Mum and son sat at the kitchen table. Not a sign that Ray had ever lived there and they shared digestive biscuits with their tea. “Mum I’ll get a job, pay the bills. It’s time for a better life.”.
“What are you doing with it?” Linda gestured toward the front door and Paul grinned. Ray was now an it.
“I’ll ship it a long way from here. Choc’s always sending lorries to Scotland, and he owes me a favour. Couple of hours, mum. I won’t be long.”
Maxwell’s Silver Hammer was playing on the radio and Paul tweaked the volume, drowning the thumps and bumps from the boot. He cranked it higher, joining in the chorus. A corrugated iron fence bordered his left-hand side, coils of barbed wire along the top, Minty’s Scrap Yard. He steered through the gates. Choc plus two Alsatians greeting him.
“I need this one up to Birmingham, Choc. A bit quick.”
Choc grinning, “Welcome back,” and shaking his hand before climbing in the doorless cab of an ancient crane. Smoke billowed from the stovepipe exhaust as the engine clattered into life. The huge magnet clunked on the roof of the Vauxhall. Choc pushing and pulling at long, black-knobbed levers, lifting, swinging and dropping the car in the crusher.

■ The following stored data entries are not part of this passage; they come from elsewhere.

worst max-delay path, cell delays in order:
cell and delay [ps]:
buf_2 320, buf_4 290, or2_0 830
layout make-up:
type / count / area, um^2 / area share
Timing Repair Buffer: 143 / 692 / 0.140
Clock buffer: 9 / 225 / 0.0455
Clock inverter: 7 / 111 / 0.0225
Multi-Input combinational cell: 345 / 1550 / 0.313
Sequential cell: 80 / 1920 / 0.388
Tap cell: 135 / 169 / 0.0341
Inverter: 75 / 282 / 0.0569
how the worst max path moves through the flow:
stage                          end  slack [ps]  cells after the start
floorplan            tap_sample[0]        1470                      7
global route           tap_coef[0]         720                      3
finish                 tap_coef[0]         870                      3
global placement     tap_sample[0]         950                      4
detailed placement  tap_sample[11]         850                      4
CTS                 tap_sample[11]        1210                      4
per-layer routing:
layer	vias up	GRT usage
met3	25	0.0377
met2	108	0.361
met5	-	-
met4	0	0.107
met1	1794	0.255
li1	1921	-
<file path="config.mk">
export PLATFORM = sky130hd
export DESIGN_NAME = rbff_mac
export DESIGN_NICKNAME = d
export VERILOG_FILES = /design/src/rtl/core/rbff_pkg.sv /design/src/rtl/core/rbff_mac.sv
export SDC_FILE = /design/constraint.sdc
export NUM_CORES = 1
export LEC_CHECK = 0
export BUFFER_PORTS_ARGS = -buffer_cell sky130_fd_sc_hd__buf_2
export CAP_MARGIN = 20
export CORE_MARGIN = 5
export CORE_UTILIZATION = 35
export DETAILED_ROUTE_END_ITERATION = 10
export HOLD_SLACK_MARGIN = 0.08
export PLACE_DENSITY_LB_ADDON = 0.15
export SLEW_MARGIN = 20
export SYNTH_ARGS = -nofsm -noshare
export SYNTH_HDL_FRONTEND = slang
export SYNTH_SLANG_ARGS = --single-unit
</file>
<file path="constraint.sdc">
create_clock -name clock -period 7.2 [get_ports clock]
set_clock_uncertainty 0.05 [all_clocks]
set_input_delay 1.08 -clock clock [delete_from_list [all_inputs] [get_ports clock]]
set_output_delay 1.08 -clock clock [all_outputs]
set_load 0.01 [all_outputs]
</file>
File: src/hdl/bearer_capability_ie_parser.sv
// ----------------------------------------------------------------------------
// bearer_capability_ie_parser
// decodes the contents octets of one bearer capability element, one octet
// per transfer, and gives one result transfer on the final octet
// ----------------------------------------------------------------------------
//  channel   signals                              direction  transfers
//  octet     octet_valid octet_ready octet_item   in         one per octet
//  result    result_valid result_ready result_item out       one per element
//
//  one octet per cycle while no held result stalls the input register; an octet is held
//  in the input register, and its decode plus state update are combinational from it
//  a final octet passes from the input register to the result register, which holds the result
//  rst_n clears the parse state and both valid registers
//  a held result stalls the input register only while it holds a last octet
// ----------------------------------------------------------------------------
`timescale 1ns / 1ps
`include "assert_macros.svh"

module bearer_capability_ie_parser (
    input  logic                clk,
    input  logic                rst_n,
    input  logic                octet_valid,
    output logic                octet_ready,
    input  bcie_pkg::bcie_in_t  octet_item,
    output logic                result_valid,
    input  logic                result_ready,
    output bcie_pkg::bcie_out_t result_item
);

    import bcie_pkg::*;

    localparam logic [3:0] PH_OCT3  = 4'd0;
    localparam logic [3:0] PH_OCT4  = 4'd1;
    localparam logic [3:0] PH_OCT4A = 4'd2;
    localparam logic [3:0] PH_OCT4B = 4'd3;
    localparam logic [3:0] PH_OPT1  = 4'd4;
    localparam logic [3:0] PH_OCT5A = 4'd5;
    localparam logic [3:0] PH_OCT5B = 4'd6;
    localparam logic [3:0] PH_OCT5C = 4'd7;
    localparam logic [3:0] PH_OCT5D = 4'd8;
    localparam logic [3:0] PH_OPT2  = 4'd9;
    localparam logic [3:0] PH_OPT3  = 4'd10;
    localparam logic [3:0] PH_SKIP  = 4'd11;

    logic               s1_valid_reg;
    bcie_in_t           s1_data_reg;
    logic               out_valid_reg;
    bcie_out_t          out_data_reg;

    logic [3:0]         phase_reg;
    logic [3:0]         phase_next;
    logic [STATUS_W-1:0] error_reg;
    logic [STATUS_W-1:0] error_next;
    logic               seen_two_reg;
    logic               seen_two_next;
    bcie_fields_t       fields_reg;
    bcie_fields_t       fields_next;

    logic               s1_fire;
    logic               seen_eff;
    logic [3:0]         ph_upd;
    logic [STATUS_W-1:0] err_upd;
    bcie_fields_t       fld_upd;
    logic [STATUS_W-1:0] status_c;
    bcie_out_t          result_c;

    logic                ext;
    logic [1:0]          grp_id;
    logic [PROTO_W-1:0]  low5;

    // stage 1 drains; a final octet goes to the result register unless a held result blocks it
    assign s1_fire     = s1_valid_reg && (!s1_data_reg.last_octet || !out_valid_reg
                                          || result_ready);
    assign octet_ready = !s1_valid_reg || s1_fire;

    assign ext    = s1_data_reg.octet[7];
    assign grp_id = s1_data_reg.octet[6:5];
    assign low5   = s1_data_reg.octet[4:0];

    assign seen_eff = seen_two_reg || (phase_reg != PH_OCT3);

    // per-octet decode
    always_comb
    begin
        ph_upd  = phase_reg;
        err_upd = error_reg;
        fld_upd = fields_reg;
        if (error_reg == ST_OK)
        begin
            unique case (phase_reg)
                PH_OCT3:
                begin
                    if (!ext)
                    begin
                        err_upd = ST_OCT3_EXT;
                        ph_upd  = PH_SKIP;
                    end
                    else
                    begin
                        fld_upd.coding_std          = grp_id;
                        fld_upd.transfer_capability = low5;
                        ph_upd = PH_OCT4;
                    end
                end
                PH_OCT4:
                begin
                    fld_upd.xfer_mode     = grp_id;
                    fld_upd.transfer_rate = low5;
                    ph_upd = ext ? PH_OPT1 : PH_OCT4A;
                end
                PH_OCT4A:
                    ph_upd = ext ? PH_OPT1 : PH_OCT4B;
                PH_OCT4B:
                begin
                    if (!ext)
                    begin
                        err_upd = ST_OCT4B_EXT;
                        ph_upd  = PH_SKIP;
                    end
                    else
                        ph_upd = PH_OPT1;
                end
                PH_OCT5A:
                begin
                    if (ext)
                        ph_upd = PH_OPT2;
                    else if (fields_reg.layer1_protocol != L1_V110
                             && fields_reg.layer1_protocol != L1_V120)
                    begin
                        err_upd = ST_BAD_5B;
                        ph_upd  = PH_SKIP;
                    end
                    else
                        ph_upd = PH_OCT5B;
                end
                PH_OCT5B:
                    ph_upd = ext ? PH_OPT2 : PH_OCT5C;
                PH_OCT5C:
                    ph_upd = ext ? PH_OPT2 : PH_OCT5D;
                PH_OCT5D:
                begin
                    if (!ext)
                    begin
                        err_upd = ST_OCT5D_EXT;
                        ph_upd  = PH_SKIP;
                    end
                    else
                        ph_upd = PH_OPT2;
                end
                PH_OPT1, PH_OPT2, PH_OPT3:
                begin
                    // optional groups, lower layers than one already passed are ignored
                    priority if (grp_id == GRP_L1 && phase_reg == PH_OPT1)
                    begin
                        fld_upd.layer1_present  = 1'b1;
                        fld_upd.layer1_protocol = low5;
                        ph_upd = ext ? PH_OPT2 : PH_OCT5A;
                    end
                    else if (grp_id == GRP_L2 && phase_reg != PH_OPT3)
                    begin
                        if (!ext)
                        begin
                            err_upd = ST_OCT6_EXT;
                            ph_upd  = PH_SKIP;
                        end
                        else
                        begin
                            fld_upd.layer2_present  = 1'b1;
                            fld_upd.layer2_protocol = low5;
                            ph_upd = PH_OPT3;
                        end
                    end
                    else if (grp_id == GRP_L3)
                    begin
                        if (!ext)
                            err_upd = ST_OCT7_EXT;
                        else
                        begin
                            fld_upd.layer3_present  = 1'b1;
                            fld_upd.layer3_protocol = low5;
                        end
                        ph_upd = PH_SKIP;
                    end
                    else
                        ph_upd = PH_SKIP;
                end
                default:
                    ph_upd = PH_SKIP;
            endcase
        end
    end

    // status of the element on its final octet
    always_comb
    begin
        priority if (!seen_eff)
            status_c = ST_TOO_SHORT;
        else if (err_upd != ST_OK)
            status_c = err_upd;
        else if (ph_upd == PH_OCT4 || ph_upd == PH_OCT4A || ph_upd == PH_OCT4B
                 || ph_upd == PH_OCT5A || ph_upd == PH_OCT5B
                 || ph_upd == PH_OCT5C || ph_upd == PH_OCT5D)
            status_c = ST_TRUNC;
        else
            status_c = ST_OK;
    end

    always_comb
    begin
        result_c = '0;
        result_c.status = status_c;
        if (status_c == ST_OK)
        begin
            result_c.coding_std          = fld_upd.coding_std;
            result_c.transfer_capability = fld_upd.transfer_capability;
            result_c.xfer_mode           = fld_upd.xfer_mode;
            result_c.transfer_rate       = fld_upd.transfer_rate;
            result_c.layer1_present      = fld_upd.layer1_present;
            result_c.layer1_protocol     = fld_upd.layer1_protocol;
            result_c.layer2_present      = fld_upd.layer2_present;
            result_c.layer2_protocol     = fld_upd.layer2_protocol;
            result_c.layer3_present      = fld_upd.layer3_present;
            result_c.layer3_protocol     = fld_upd.layer3_protocol;
        end
    end

    always_comb
    begin
        phase_next    = phase_reg;
        error_next    = error_reg;
        seen_two_next = seen_two_reg;
        fields_next   = fields_reg;
        if (s1_fire)
        begin
            if (s1_data_reg.last_octet)
            begin
                phase_next    = PH_OCT3;
                error_next    = ST_OK;
                seen_two_next = 1'b0;
                fields_next   = '0;
            end
            else
            begin
                phase_next    = ph_upd;
                error_next    = err_upd;
                seen_two_next = seen_eff;
                fields_next   = fld_upd;
            end
        end
    end

    always_ff @(posedge clk or negedge rst_n)
    begin
        if (!rst_n)
        begin
            phase_reg     <= PH_OCT3;
            error_reg     <= ST_OK;
            seen_two_reg  <= 1'b0;
            fields_reg    <= '0;
            s1_valid_reg  <= 1'b0;
            out_valid_reg <= 1'b0;
        end
        else
        begin
            phase_reg    <= phase_next;
            error_reg    <= error_next;
            seen_two_reg <= seen_two_next;
            fields_reg   <= fields_next;
            if (octet_ready)
                s1_valid_reg <= octet_valid;
            if (s1_fire && s1_data_reg.last_octet)
                out_valid_reg <= 1'b1;
            else if (result_ready)
                out_valid_reg <= 1'b0;
        end
    end

    always_ff @(posedge clk)
    begin
        if (octet_valid && octet_ready)
            s1_data_reg <= octet_item;
        if (s1_fire && s1_data_reg.last_octet)
            out_data_reg <= result_c;
    end

    assign result_valid = out_valid_reg;
    assign result_item  = out_data_reg;

    `ASSERT_IMPLIES(a_error_parks, error_reg != ST_OK, phase_reg == PH_SKIP, "error without skip phase")
    `ASSERT_NEXT(a_restart, s1_fire && s1_data_reg.last_octet, phase_reg == PH_OCT3 && !seen_two_reg && error_reg == ST_OK, "no restart after final octet")
    `ASSERT_IMPLIES(a_err_zero, result_valid && result_item.status != ST_OK, !result_item.layer1_present && !result_item.layer2_present && !result_item.layer3_present && result_item.coding_std == 2'd0, "fields set with error status")
    `ASSERT_NEXT(a_result_hold, result_valid && !result_ready, result_valid && $stable(result_item), "held result changed")

endmodule
==> config.mk <==
export PLATFORM = sky130hd
export DESIGN_NAME = can_bit_timing_search
export DESIGN_NICKNAME = d
export VERILOG_FILES = /design/src/rtl/cbts_pkg.sv /design/src/rtl/cbts_div.sv /design/src/rtl/cbts_datapath.sv /design/src/rtl/cbts_ctrl.sv /design/src/rtl/can_bit_timing_search.sv
export SDC_FILE = /design/constraint.sdc
export NUM_CORES = 1
export LEC_CHECK = 0
export ABC_AREA = 1
export BUFFER_PORTS_ARGS = -buffer_cell sky130_fd_sc_hd__buf_2
export CAP_MARGIN = 10
export CORE_MARGIN = 4
export CORE_UTILIZATION = 59
export CTS_BUF_LIST = sky130_fd_sc_hd__clkbuf_8
export CTS_CLUSTER_SIZE = 16
export DETAILED_ROUTE_END_ITERATION = 10
export PLACE_DENSITY_LB_ADDON = 0.25
export REMOVE_ABC_BUFFERS = 1
export SLEW_MARGIN = 20
export SYNTH_ARGS = -nofsm -noshare
export SYNTH_HDL_FRONTEND = slang
export SYNTH_SLANG_ARGS = --single-unit
==> constraint.sdc <==
create_clock -name clock -period 5.3 [get_ports clock]
set_clock_uncertainty 0.1 [all_clocks]
set_input_delay 0.265 -clock clock [delete_from_list [all_inputs] [get_ports clock]]
set_output_delay 0.265 -clock clock [all_outputs]
set_load 0.05 [all_outputs]
==> src/rtl/cbts_pkg.sv <==
// Types, widths and the candidate table of the CAN bit timing search.
package cbts_pkg;

   localparam int CLK_W   = 28;
   localparam int RATE_W  = 23;
   localparam int DIV_W   = 28;
   localparam int PRE_W   = 8;
   localparam int SEG_W   = 3;
   localparam int PROP_W  = 3;
   localparam int PHASE_W = 4;
   localparam int Q_W     = 5;

   localparam logic [PROP_W-1:0]  PROP_FIRST  = 3'd1;
   localparam logic [PROP_W-1:0]  PROP_LAST   = 3'd7;
   localparam logic [PHASE_W-1:0] PHASE_FIRST = 4'd2;
   localparam logic [PHASE_W-1:0] PHASE_LAST  = 4'd8;

   localparam logic [Q_W-1:0] QUANTA_MIN  = 5'd11;
   localparam logic [Q_W-1:0] QUANTA_MAX  = 5'd21;
   localparam logic [9:0]     RATIO_SCALE = 10'd100;
   localparam logic [9:0]     RATIO_MIN   = 10'd20;
   localparam logic [9:0]     RATIO_MAX   = 10'd25;

   typedef enum logic {
      DIV_PRESCALE,
      DIV_ACTUAL
   } div_sel_type;

   typedef struct packed {
      logic        load;
      logic        div_start;
      div_sel_type div_sel;
      logic        latch_d;
      logic        eval;
      logic        step;
      logic        out_load;
   } cbts_cmd_type;

   typedef struct packed {
      logic cand_ok;
      logic last_cand;
      logic div_done;
      logic d_ok;
   } cbts_stat_type;

   // Time quanta per bit: sync + prop + two phase segments.
   function automatic logic [Q_W-1:0] quanta(input logic [PROP_W-1:0] prop,
                                             input logic [PHASE_W-1:0] phase);
      quanta = 5'd1 + {2'b00, prop} + {phase, 1'b0};
   endfunction

   // Quanta window and sample point ratio; floor(phase*100/q) in 20..25 is
   // phase*100 >= 20*q and phase*100 < 26*q.
   function automatic logic cand_valid(input logic [PROP_W-1:0] prop,
                                       input logic [PHASE_W-1:0] phase);
      logic [Q_W-1:0] q;
      logic [9:0]     scaled;
      logic [9:0]     q10;
      q      = quanta(prop, phase);
      q10    = {5'b00000, q};
      scaled = {6'b000000, phase} * RATIO_SCALE;
      cand_valid = (q >= QUANTA_MIN) && (q <= QUANTA_MAX)
                && (scaled >= RATIO_MIN * q10)
                && (scaled < (RATIO_MAX + 10'd1) * q10);
   endfunction

endpackage

==> src/rtl/cbts_div.sv <==
// Restoring serial divider, one quotient bit per cycle.
module cbts_div
   import cbts_pkg::*;
(
   input  logic             clock,
   input  logic             reset,
   input  logic             start,
   input  logic [DIV_W-1:0] dividend,
   input  logic [DIV_W-1:0] divisor,
   output logic             done,
   output logic [DIV_W-1:0] quotient
);

   localparam int CNT_W = $clog2(DIV_W);

   logic             busy_ff, busy_in;
   logic             done_ff, done_in;
   logic [CNT_W-1:0] cnt_ff, cnt_in;
   logic [DIV_W-1:0] quo_ff, quo_in;
   logic [DIV_W-1:0] rem_ff, rem_in;
   logic [DIV_W-1:0] den_ff, den_in;
   logic [DIV_W:0]   shifted;
   logic [DIV_W:0]   trial;

   assign shifted = {rem_ff, quo_ff[DIV_W-1]};
   assign trial   = shifted - {1'b0, den_ff};

   always_comb begin
      busy_in = busy_ff;
      done_in = 1'b0;
      cnt_in  = cnt_ff;
      quo_in  = quo_ff;
      rem_in  = rem_ff;
      den_in  = den_ff;
      if (start) begin
         busy_in = 1'b1;
         cnt_in  = '0;
         quo_in  = dividend;
         rem_in  = '0;
         den_in  = divisor;
      end else if (busy_ff) begin
         // keep the trial difference when it does not borrow
         if (!trial[DIV_W]) begin
            rem_in = trial[DIV_W-1:0];
            quo_in = {quo_ff[DIV_W-2:0], 1'b1};
         end else begin
            rem_in = shifted[DIV_W-1:0];
            quo_in = {quo_ff[DIV_W-2:0], 1'b0};
         end
         cnt_in = cnt_ff + 1'b1;
         if (cnt_ff == CNT_W'(DIV_W - 1)) begin
            busy_in = 1'b0;
            done_in = 1'b1;
         end
      end
   end

   always_ff @(posedge clock) begin
      if (reset) begin
         busy_ff <= 1'b0;
         done_ff <= 1'b0;
      end else begin
         busy_ff <= busy_in;
         done_ff <= done_in;
      end
      cnt_ff <= cnt_in;
      quo_ff <= quo_in;
      rem_ff <= rem_in;
      den_ff <= den_in;
   end

   assign done     = done_ff;
   assign quotient = quo_ff;

endmodule

==> src/rtl/cbts_datapath.sv <==
// Candidate counters, divider operands, best-candidate tracking and result register.
module cbts_datapath
   import cbts_pkg::*;
#(
   parameter int MAX_PRESCALER = 255
)(
   input  logic               clock,
   input  logic               reset,
   input  cbts_cmd_type       cmd,
   output cbts_stat_type      stat,
   input  logic [CLK_W-1:0]   clock_hz,
   input  logic [RATE_W-1:0]  bit_rate,
   output logic [PRE_W-1:0]   prescaler_div,
   output logic [SEG_W-1:0]   prop_segment,
   output logic [SEG_W-1:0]   phase_segment,
   output logic [CLK_W-1:0]   rate_error,
   output logic               found
);

   // prescaler values up to MAX_PRESCALER + 1 enter the second product
   localparam int D_W  = $clog2(MAX_PRESCALER + 2);
   localparam int DQ_W = D_W + Q_W;
   localparam logic [DIV_W-1:0] D_LIMIT = DIV_W'(MAX_PRESCALER + 1);

   logic [CLK_W-1:0]   clock_hz_ff;
   logic [RATE_W-1:0]  bit_rate_ff;
   logic [PROP_W-1:0]  prop_ff;
   logic [PHASE_W-1:0] phase_ff;
   logic [DIV_W-1:0]   d_ff;
   logic               have_ff;
   logic [CLK_W-1:0]   best_err_ff;
   logic [PRE_W-1:0]   best_pre_ff;
   logic [SEG_W-1:0]   best_prop_ff;
   logic [SEG_W-1:0]   best_phase_ff;
   logic [PRE_W-1:0]   rsp_pre_ff;
   logic [SEG_W-1:0]   rsp_prop_ff;
   logic [SEG_W-1:0]   rsp_phase_ff;
   logic [CLK_W-1:0]   rsp_err_ff;
   logic               rsp_found_ff;

   logic [Q_W-1:0]     q;
   logic [DIV_W-1:0]   rate_q;
   logic [DQ_W-1:0]    d_q;
   logic [DIV_W-1:0]   divisor;
   logic               div_done;
   logic [DIV_W-1:0]   quotient;
   logic [CLK_W-1:0]   rate_ext;
   logic [CLK_W-1:0]   err;
   logic               better;

   assign q      = quanta(prop_ff, phase_ff);
   assign rate_q = DIV_W'(bit_rate_ff) * DIV_W'(q);
   assign d_q    = DQ_W'(d_ff[D_W-1:0]) * DQ_W'(q);
   assign divisor = (cmd.div_sel == DIV_PRESCALE) ? rate_q : DIV_W'(d_q);

   cbts_div u_div (
      .clock    (clock),
      .reset    (reset),
      .start    (cmd.div_start),
      .dividend (clock_hz_ff),
      .divisor  (divisor),
      .done     (div_done),
      .quotient (quotient)
   );

   assign rate_ext = CLK_W'(bit_rate_ff);
   assign err      = (quotient > rate_ext) ? (quotient - rate_ext) : (rate_ext - quotient);
   assign better   = !have_ff || (err < best_err_ff);

   assign stat.cand_ok   = cand_valid(prop_ff, phase_ff) && (bit_rate_ff != '0);
   assign stat.last_cand = (prop_ff == PROP_LAST) && (phase_ff == PHASE_LAST);
   assign stat.div_done  = div_done;
   assign stat.d_ok      = (d_ff != '0) && (d_ff <= D_LIMIT);

   always_ff @(posedge clock) begin
      if (reset) begin
         have_ff      <= 1'b0;
         rsp_found_ff <= 1'b0;
      end else begin
         if (cmd.load) begin
            have_ff <= 1'b0;
         end else if (cmd.eval && better) begin
            have_ff <= 1'b1;
         end
         if (cmd.out_load) begin
            rsp_found_ff <= have_ff;
         end
      end

      if (cmd.load) begin
         clock_hz_ff   <= clock_hz;
         bit_rate_ff   <= bit_rate;
         prop_ff       <= PROP_FIRST;
         phase_ff      <= PHASE_FIRST;
         best_err_ff   <= '0;
         best_pre_ff   <= '0;
         best_prop_ff  <= '0;
         best_phase_ff <= '0;
      end else begin
         if (cmd.step) begin
            if (phase_ff == PHASE_LAST) begin
               phase_ff <= PHASE_FIRST;
               prop_ff  <= prop_ff + 1'b1;
            end else begin
               phase_ff <= phase_ff + 1'b1;
            end
         end
         if (cmd.eval && better) begin
            best_err_ff   <= err;
            best_pre_ff   <= PRE_W'(d_ff - 1'b1);
            best_prop_ff  <= SEG_W'(prop_ff - 1'b1);
            best_phase_ff <= SEG_W'(phase_ff - 1'b1);
         end
      end

      if (cmd.latch_d) begin
         d_ff <= quotient;
      end

      if (cmd.out_load) begin
         rsp_pre_ff   <= best_pre_ff;
         rsp_prop_ff  <= best_prop_ff;
         rsp_phase_ff <= best_phase_ff;
         rsp_err_ff   <= best_err_ff;
      end
   end

   assign prescaler_div = rsp_pre_ff;
   assign prop_segment  = rsp_prop_ff;
   assign phase_segment = rsp_phase_ff;
   assign rate_error    = rsp_err_ff;
   assign found         = rsp_found_ff;

endmodule

==> src/rtl/cbts_ctrl.sv <==
// Sequencer of the bit timing search and owner of the handshakes.
module cbts_ctrl
   import cbts_pkg::*;
(
   input  logic          clock,
   input  logic          reset,
   input  logic          req_tvalid,
   output logic          req_tready,
   output logic          rsp_tvalid,
   input  logic          rsp_tready,
   input  cbts_stat_type stat,
   output cbts_cmd_type  cmd
);

   typedef enum logic [2:0] {
      ST_IDLE,
      ST_CAND,
      ST_WAIT_PRE,
      ST_CHECK,
      ST_WAIT_ACT,
      ST_FINISH
   } state_type;

   state_type state_ff, state_in;
   logic      rsp_tvalid_ff, rsp_tvalid_in;

   always_comb begin
      state_in = state_ff;
      cmd      = '0;
      case (state_ff)
         ST_IDLE: begin
            if (req_tvalid) begin
               cmd.load = 1'b1;
               state_in = ST_CAND;
            end
         end
         ST_CAND: begin
            if (stat.cand_ok) begin
               cmd.div_start = 1'b1;
               cmd.div_sel   = DIV_PRESCALE;
               state_in      = ST_WAIT_PRE;
            end else if (stat.last_cand) begin
               state_in = ST_FINISH;
            end else begin
               cmd.step = 1'b1;
            end
         end
         ST_WAIT_PRE: begin
            if (stat.div_done) begin
               cmd.latch_d = 1'b1;
               state_in    = ST_CHECK;
            end
         end
         ST_CHECK: begin
            if (stat.d_ok) begin
               cmd.div_start = 1'b1;
               cmd.div_sel   = DIV_ACTUAL;
               state_in      = ST_WAIT_ACT;
            end else if (stat.last_cand) begin
               state_in = ST_FINISH;
            end else begin
               cmd.step = 1'b1;
               state_in = ST_CAND;
            end
         end
         ST_WAIT_ACT: begin
            if (stat.div_done) begin
               cmd.eval = 1'b1;
               if (stat.last_cand) begin
                  state_in = ST_FINISH;
               end else begin
                  cmd.step = 1'b1;
                  state_in = ST_CAND;
               end
            end
         end
         ST_FINISH: begin
            // hold until the result register is free
            if (!rsp_tvalid_ff || rsp_tready) begin
               cmd.out_load = 1'b1;
               state_in     = ST_IDLE;
            end
         end
         default: begin
            state_in = ST_IDLE;
         end
      endcase

      rsp_tvalid_in = rsp_tvalid_ff;
      if (cmd.out_load) begin
         rsp_tvalid_in = 1'b1;
      end else if (rsp_tready) begin
         rsp_tvalid_in = 1'b0;
      end
   end

   always_ff @(posedge clock) begin
      if (reset) begin
         state_ff      <= ST_IDLE;
         rsp_tvalid_ff <= 1'b0;
      end else begin
         state_ff      <= state_in;
         rsp_tvalid_ff <= rsp_tvalid_in;
      end
   end

   assign req_tready = (state_ff == ST_IDLE);
   assign rsp_tvalid = rsp_tvalid_ff;

endmodule

==> src/rtl/can_bit_timing_search.sv <==
// Top level of the CAN bit timing search: controller, datapath and stream ports.
//
//   channel   direction   contents
//   req       in          clock_hz, bit_rate
//   rsp       out         prescaler_div, prop_segment, phase_segment, rate_error; found
//
// Search: each word walks the segment pairs in order; a pair that passes the quanta
//   and sample point window starts a prescaler division, and a pair whose prescaler
//   then fits starts a division for the actual rate. Each divider job loads its
//   operands and then forms the 28 quotient bits one after another. Only four
//   pairs pass the window.
// Reset: synchronous, active high; clears the sequencer and the result valid flag.
// Stalls: a finished result waits in the output register while the next request
//   word is already taken and searched; only the hand-over of a second result waits.
module can_bit_timing_search
   import cbts_pkg::*;
#(
   parameter int MAX_PRESCALER = 255
)(
   input  logic        clock,
   input  logic        reset,
   input  logic        req_tvalid,
   output logic        req_tready,
   input  logic [55:0] req_tdata,   // clock_hz[27:0], bit_rate[50:28], zero pad[55:51]
   output logic        rsp_tvalid,
   input  logic        rsp_tready,
   output logic [47:0] rsp_tdata,   // prescaler_div[7:0], prop_segment[10:8],
                                    // phase_segment[13:11], rate_error[41:14], zero[47:42]
   output logic [0:0]  rsp_tuser    // found[0]
);

   cbts_cmd_type      cmd;
   cbts_stat_type     stat;
   logic [PRE_W-1:0]  prescaler_div;
   logic [SEG_W-1:0]  prop_segment;
   logic [SEG_W-1:0]  phase_segment;
   logic [CLK_W-1:0]  rate_error;
   logic              found;

   // Sequence the search over every segment pair, one divider job at a time.
   cbts_ctrl u_ctrl (
      .clock      (clock),
      .reset      (reset),
      .req_tvalid (req_tvalid),
      .req_tready (req_tready),
      .rsp_tvalid (rsp_tvalid),
      .rsp_tready (rsp_tready),
      .stat       (stat),
      .cmd        (cmd)
   );

   // Hold the operands, run the divisions and keep the first smallest error.
   cbts_datapath #(
      .MAX_PRESCALER (MAX_PRESCALER)
   ) u_datapath (
      .clock         (clock),
      .reset         (reset),
      .cmd           (cmd),
      .stat          (stat),
      .clock_hz      (req_tdata[CLK_W-1:0]),
      .bit_rate      (req_tdata[CLK_W+RATE_W-1:CLK_W]),
      .prescaler_div (prescaler_div),
      .prop_segment  (prop_segment),
      .phase_segment (phase_segment),
      .rate_error    (rate_error),
      .found         (found)
   );

   // Pack the result word, lowest field first; pad the top to a whole byte.
   assign rsp_tdata = {6'b000000, rate_error, phase_segment, prop_segment, prescaler_div};
   assign rsp_tuser = found;

endmodule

Paul climbed alongside and opened the boot. He wrenched the lid back and forth until the hinges snapped.
“Oi,” his prodding rewarded with a muffled urnghh and he pulled the gag free, Ray blubbering. “Please don’t, please. I’ve got money.”
“No, you haven’t. Not anymore.” Paul flicked at a roll of notes he’d pulled from Ray’s pocket. “This is for my mum. You owe her. Now shut it. I didn’t say you could talk.”
The machinery rumbled, shiny hydraulic rams blocking out the daylight and Paul’s face an inch from Ray. He grinned and spoke slowly, “I want to hear you scream.”